My travels have taught me to double check directions by asking other people — unless my gut tells me that the person truly knows what he’s talking about.  Most often wrong directions come from well-wishing folks who are convinced that they are right, but are clueless.  For instance, two days ago a store keeper just east of Cascade Pass insisted that the pass was after Diamond Lake and even tried to prove it to me on a map, though the map was actually showing the pass as located before the lake.  And the places in question are just 15 miles from where the guy lives!  I’ve learned to nod, say thanks, and follow my own judgment.
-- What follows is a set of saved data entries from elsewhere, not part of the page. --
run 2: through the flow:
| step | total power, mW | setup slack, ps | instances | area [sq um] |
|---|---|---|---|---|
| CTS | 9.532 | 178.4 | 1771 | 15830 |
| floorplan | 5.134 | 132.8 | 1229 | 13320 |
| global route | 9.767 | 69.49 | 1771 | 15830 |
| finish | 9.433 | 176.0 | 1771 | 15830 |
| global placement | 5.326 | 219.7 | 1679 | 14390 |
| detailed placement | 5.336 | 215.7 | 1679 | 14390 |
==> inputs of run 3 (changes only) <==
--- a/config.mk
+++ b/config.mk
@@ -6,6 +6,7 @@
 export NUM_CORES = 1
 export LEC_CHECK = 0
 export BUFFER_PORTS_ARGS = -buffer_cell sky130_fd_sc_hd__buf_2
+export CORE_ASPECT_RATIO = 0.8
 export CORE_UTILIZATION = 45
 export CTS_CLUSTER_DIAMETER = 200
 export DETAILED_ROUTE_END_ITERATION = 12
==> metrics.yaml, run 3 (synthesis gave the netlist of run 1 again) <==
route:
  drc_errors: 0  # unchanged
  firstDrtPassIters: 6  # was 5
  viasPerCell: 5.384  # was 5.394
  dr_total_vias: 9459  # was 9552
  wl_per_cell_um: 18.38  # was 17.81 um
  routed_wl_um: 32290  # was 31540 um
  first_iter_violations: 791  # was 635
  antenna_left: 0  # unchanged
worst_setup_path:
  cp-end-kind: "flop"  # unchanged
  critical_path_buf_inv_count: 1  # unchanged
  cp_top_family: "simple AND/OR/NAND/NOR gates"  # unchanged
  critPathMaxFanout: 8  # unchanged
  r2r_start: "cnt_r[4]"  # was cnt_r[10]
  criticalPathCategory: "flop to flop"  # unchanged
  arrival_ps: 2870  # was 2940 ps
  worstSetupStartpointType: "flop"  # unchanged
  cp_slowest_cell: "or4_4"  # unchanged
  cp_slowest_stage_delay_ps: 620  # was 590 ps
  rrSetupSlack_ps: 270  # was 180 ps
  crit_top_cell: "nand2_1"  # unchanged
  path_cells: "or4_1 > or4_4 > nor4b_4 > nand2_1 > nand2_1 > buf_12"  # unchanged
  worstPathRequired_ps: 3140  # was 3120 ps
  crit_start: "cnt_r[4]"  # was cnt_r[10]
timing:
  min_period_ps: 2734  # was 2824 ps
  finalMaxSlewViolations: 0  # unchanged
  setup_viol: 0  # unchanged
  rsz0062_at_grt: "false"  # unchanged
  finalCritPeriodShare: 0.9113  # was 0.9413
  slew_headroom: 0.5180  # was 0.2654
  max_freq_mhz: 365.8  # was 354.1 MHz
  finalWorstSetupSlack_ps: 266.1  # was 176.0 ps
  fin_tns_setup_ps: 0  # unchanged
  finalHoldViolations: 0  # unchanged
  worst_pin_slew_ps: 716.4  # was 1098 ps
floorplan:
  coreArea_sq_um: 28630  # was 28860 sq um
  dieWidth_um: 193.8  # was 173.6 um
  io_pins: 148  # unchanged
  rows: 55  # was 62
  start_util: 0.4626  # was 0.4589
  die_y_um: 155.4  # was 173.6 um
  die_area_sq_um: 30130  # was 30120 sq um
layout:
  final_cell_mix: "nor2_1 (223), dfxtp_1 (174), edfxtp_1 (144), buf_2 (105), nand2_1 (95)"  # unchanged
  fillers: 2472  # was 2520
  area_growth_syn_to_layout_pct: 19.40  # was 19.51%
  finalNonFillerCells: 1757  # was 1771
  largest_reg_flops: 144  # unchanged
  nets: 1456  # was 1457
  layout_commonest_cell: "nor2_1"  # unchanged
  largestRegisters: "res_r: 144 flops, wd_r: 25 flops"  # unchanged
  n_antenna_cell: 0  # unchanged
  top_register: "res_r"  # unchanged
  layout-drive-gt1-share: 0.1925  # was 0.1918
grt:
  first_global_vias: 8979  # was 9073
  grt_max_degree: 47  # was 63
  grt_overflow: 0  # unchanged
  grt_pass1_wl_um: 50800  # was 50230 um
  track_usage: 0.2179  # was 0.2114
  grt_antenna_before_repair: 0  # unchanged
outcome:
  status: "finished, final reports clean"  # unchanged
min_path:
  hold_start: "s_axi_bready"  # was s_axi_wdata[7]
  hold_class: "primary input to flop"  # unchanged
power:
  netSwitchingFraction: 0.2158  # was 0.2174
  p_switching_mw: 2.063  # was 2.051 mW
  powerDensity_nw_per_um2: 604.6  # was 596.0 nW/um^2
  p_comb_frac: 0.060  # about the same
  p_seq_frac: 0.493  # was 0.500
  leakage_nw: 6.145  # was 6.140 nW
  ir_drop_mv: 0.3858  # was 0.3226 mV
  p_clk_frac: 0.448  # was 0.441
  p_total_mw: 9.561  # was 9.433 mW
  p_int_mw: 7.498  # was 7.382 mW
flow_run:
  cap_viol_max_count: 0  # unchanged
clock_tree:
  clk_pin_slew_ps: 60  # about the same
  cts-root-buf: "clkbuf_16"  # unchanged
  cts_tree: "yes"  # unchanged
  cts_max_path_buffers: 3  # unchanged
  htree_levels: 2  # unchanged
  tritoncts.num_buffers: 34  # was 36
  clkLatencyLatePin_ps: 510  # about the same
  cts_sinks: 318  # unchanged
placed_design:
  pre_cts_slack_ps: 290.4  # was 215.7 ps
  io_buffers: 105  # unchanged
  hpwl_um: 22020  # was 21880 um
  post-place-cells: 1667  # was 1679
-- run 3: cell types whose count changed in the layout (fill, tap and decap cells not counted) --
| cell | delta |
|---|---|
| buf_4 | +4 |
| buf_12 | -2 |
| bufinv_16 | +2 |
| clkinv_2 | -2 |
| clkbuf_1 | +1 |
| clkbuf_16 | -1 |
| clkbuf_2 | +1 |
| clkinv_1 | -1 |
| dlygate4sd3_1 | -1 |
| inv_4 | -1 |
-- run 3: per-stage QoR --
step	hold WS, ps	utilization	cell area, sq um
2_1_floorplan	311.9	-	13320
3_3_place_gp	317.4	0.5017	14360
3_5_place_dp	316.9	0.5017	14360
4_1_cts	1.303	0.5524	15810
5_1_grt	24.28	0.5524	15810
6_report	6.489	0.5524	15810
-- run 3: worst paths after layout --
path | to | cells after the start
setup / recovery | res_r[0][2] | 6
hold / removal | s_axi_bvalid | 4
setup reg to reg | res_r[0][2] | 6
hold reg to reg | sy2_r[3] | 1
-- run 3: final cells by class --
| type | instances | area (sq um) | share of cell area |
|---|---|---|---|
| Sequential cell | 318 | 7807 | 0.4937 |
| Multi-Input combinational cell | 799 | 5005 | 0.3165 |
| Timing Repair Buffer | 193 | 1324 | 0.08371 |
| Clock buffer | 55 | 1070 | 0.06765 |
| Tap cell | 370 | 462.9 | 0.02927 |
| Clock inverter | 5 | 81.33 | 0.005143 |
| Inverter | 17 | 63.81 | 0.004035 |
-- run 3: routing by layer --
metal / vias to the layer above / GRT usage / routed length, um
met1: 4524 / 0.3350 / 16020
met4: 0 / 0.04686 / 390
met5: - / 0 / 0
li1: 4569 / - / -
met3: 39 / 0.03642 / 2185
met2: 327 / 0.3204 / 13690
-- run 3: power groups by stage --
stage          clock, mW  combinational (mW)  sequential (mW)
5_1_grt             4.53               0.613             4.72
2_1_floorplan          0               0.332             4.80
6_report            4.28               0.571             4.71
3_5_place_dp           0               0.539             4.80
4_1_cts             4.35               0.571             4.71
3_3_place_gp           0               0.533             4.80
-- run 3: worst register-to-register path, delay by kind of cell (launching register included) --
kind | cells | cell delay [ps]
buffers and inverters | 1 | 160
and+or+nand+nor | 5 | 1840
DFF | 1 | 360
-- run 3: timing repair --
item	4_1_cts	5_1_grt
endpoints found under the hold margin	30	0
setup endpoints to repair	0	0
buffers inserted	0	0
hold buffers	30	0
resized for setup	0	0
Anyway, after two hours of circling around in the dark I finally find the beach.

Surprise:  instead of mighty cliffs like those I’d seen on Olympic Peninsula up in Washington and was expecting to see here, the beach is more like the flat, sandy Atlantic shore of Fire Island, New York.  The only difference is that things are a little bigger here:  the dunes and waves are taller, the beach wider, and there are more rows of surf breaks.  And the sky is a little darker and starrier.

But something else makes this place truly surreal in the night.  The Umpqua Lighthouse, on the side of a low hill behind me, casts an unusual triple signal.  One red and two white lights, unevenly spaced, illuminate the hill like the slow moving rays of a giant disco ball.  The engines and headlights of the ATVs zooming all over the dunes make things even stranger.
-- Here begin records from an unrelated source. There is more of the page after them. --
### src/flash_link_pkg.sv
// Shared constants, command framing layout and helper functions.
package flash_link_pkg;

  // ----------------------------------------------------------------
  // Command frame layout
  // ----------------------------------------------------------------
  localparam int OPCODE_BITS = 8;
  localparam int ADDR_BITS = 24;
  localparam int ADDR_RESERVED_MSB = 23;
  localparam int ADDR_RESERVED_LSB = 19;
  localparam int PAGE_ADDR_MSB = 18;
  localparam int PAGE_ADDR_LSB = 9;
  localparam int BYTE_OFFSET_MSB = 8;
  localparam int BYTE_OFFSET_LSB = 0;
  localparam logic [6:0] HEADER_BITS = 7'h20;

  // ----------------------------------------------------------------
  // Opcodes
  // ----------------------------------------------------------------
  localparam logic [7:0] OP_FAST_READ = 8'h0b;
  localparam logic [7:0] OP_PAGE_READ = 8'hd2;
  localparam logic [7:0] OP_CONT_READ = 8'he8;
  localparam logic [7:0] OP_BUF_TO_PAGE_ERASE = 8'h83;
  localparam logic [7:0] OP_BUF_TO_PAGE = 8'h88;
  localparam logic [7:0] OP_PAGE_ERASE = 8'h81;
  localparam logic [7:0] OP_PROG_THRU_BUF = 8'h82;
  localparam logic [7:0] OP_BLOCK_ERASE = 8'h50;
  localparam logic [7:0] OP_AUTO_REWRITE = 8'h58;

  // ----------------------------------------------------------------
  // Timing
  // ----------------------------------------------------------------
  localparam int CLOCK_MHZ = 200;
  localparam int CLOCK_PERIOD_NS = 5;
  localparam int SUPPLY_TO_SELECT_DELAY_US = 50;
  localparam int POWER_UP_WRITE_DELAY_MS = 20;
  localparam int CS_HIGH_NS = 50;
  localparam int SUPPLY_TO_SELECT_CYCLES =
    SUPPLY_TO_SELECT_DELAY_US * CLOCK_MHZ;
  localparam int POWER_UP_WRITE_CYCLES =
    POWER_UP_WRITE_DELAY_MS * 1000 * CLOCK_MHZ;
  localparam int CS_HIGH_CYCLES =
    (CS_HIGH_NS + CLOCK_PERIOD_NS - 1) / CLOCK_PERIOD_NS;
  localparam logic [3:0] CS_HIGH_LAST = 4'(CS_HIGH_CYCLES - 1);
  localparam logic [3:0] SCK_HALF_LAST = 4'h1;

  // Number of dummy bytes that trail the address for an opcode.
  function automatic logic [2:0] dummyBytes(input logic [7:0] op);
    case (op)
      OP_FAST_READ: dummyBytes = 3'h1;
      OP_PAGE_READ, OP_CONT_READ: dummyBytes = 3'h4;
      default: dummyBytes = 3'h0;
    endcase
  endfunction : dummyBytes

  // Total serial bits of an addressed command frame.
  function automatic logic [6:0] frameBits(input logic [7:0] op);
    frameBits = HEADER_BITS + {1'b0, dummyBytes(op), 3'h0};
  endfunction : frameBits

  // Opcodes that program or erase the array.
  function automatic logic isWriteOp(input logic [7:0] op);
    case (op)
      OP_BUF_TO_PAGE_ERASE, OP_BUF_TO_PAGE, OP_PAGE_ERASE,
      OP_PROG_THRU_BUF, OP_BLOCK_ERASE, OP_AUTO_REWRITE: isWriteOp = 1'b1;
      default: isWriteOp = 1'b0;
    endcase
  endfunction : isWriteOp

endpackage : flash_link_pkg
I easily find a campground with plenty of unoccupied spots, but the keeper is not there, so I find some people sitting around a fire and piggyback on their campsite.  After all, all I have is a small tent and I don’t need hookups.

I’ve left Roseburg and am riding north on highway 99, part of the densely populated I-5 corridor.  There are towns, cars, people everywhere but it feels nice:  I don’t have to worry about water and food for a change.  It’s warm; I’m just 400 feet above sea level.  For the first time since Death Valley I’m wearing only shorts.   It even smells like summer.  The grass is long, leaves green, sun bright.  A light wind pushes me gently forward.

I cross a bridge over my old friend the North Umpqua.  It’s still lively here, but wider and calmer than yesterday.  Soon it flows into the mighty Umpqua and the big sister subdues it altogether.  I turn off onto Hwy. 138 again, but not for long.  It joins with Hwy. 38 and is similarly extinquished.  The Umpqua will take me the remaining 25 miles west to the Pacific.  The road hugs the side of the big river’s heavily forested gorge.  But yesterday’s dramatic scenery is gone.  The banks are not as steep and craggy.  The river is wide and calm, with an occasional stretch of lazily gurgling shallows. The river is up to 400-500 meters wide at its mouth in the town of Reedsport.

The west-bound lane is filled with a million campers pulling trailers loaded with ATVs.  It’s Friday, the start of the Memorial Day weekend and the Oregon Coast summer tourist season.  Throngs of offroaders are converging on the famous Winchester Bay sand dunes.   (I learn about the dunes later, but now I’m intrigued and a little annoyed at the excessive traffic.)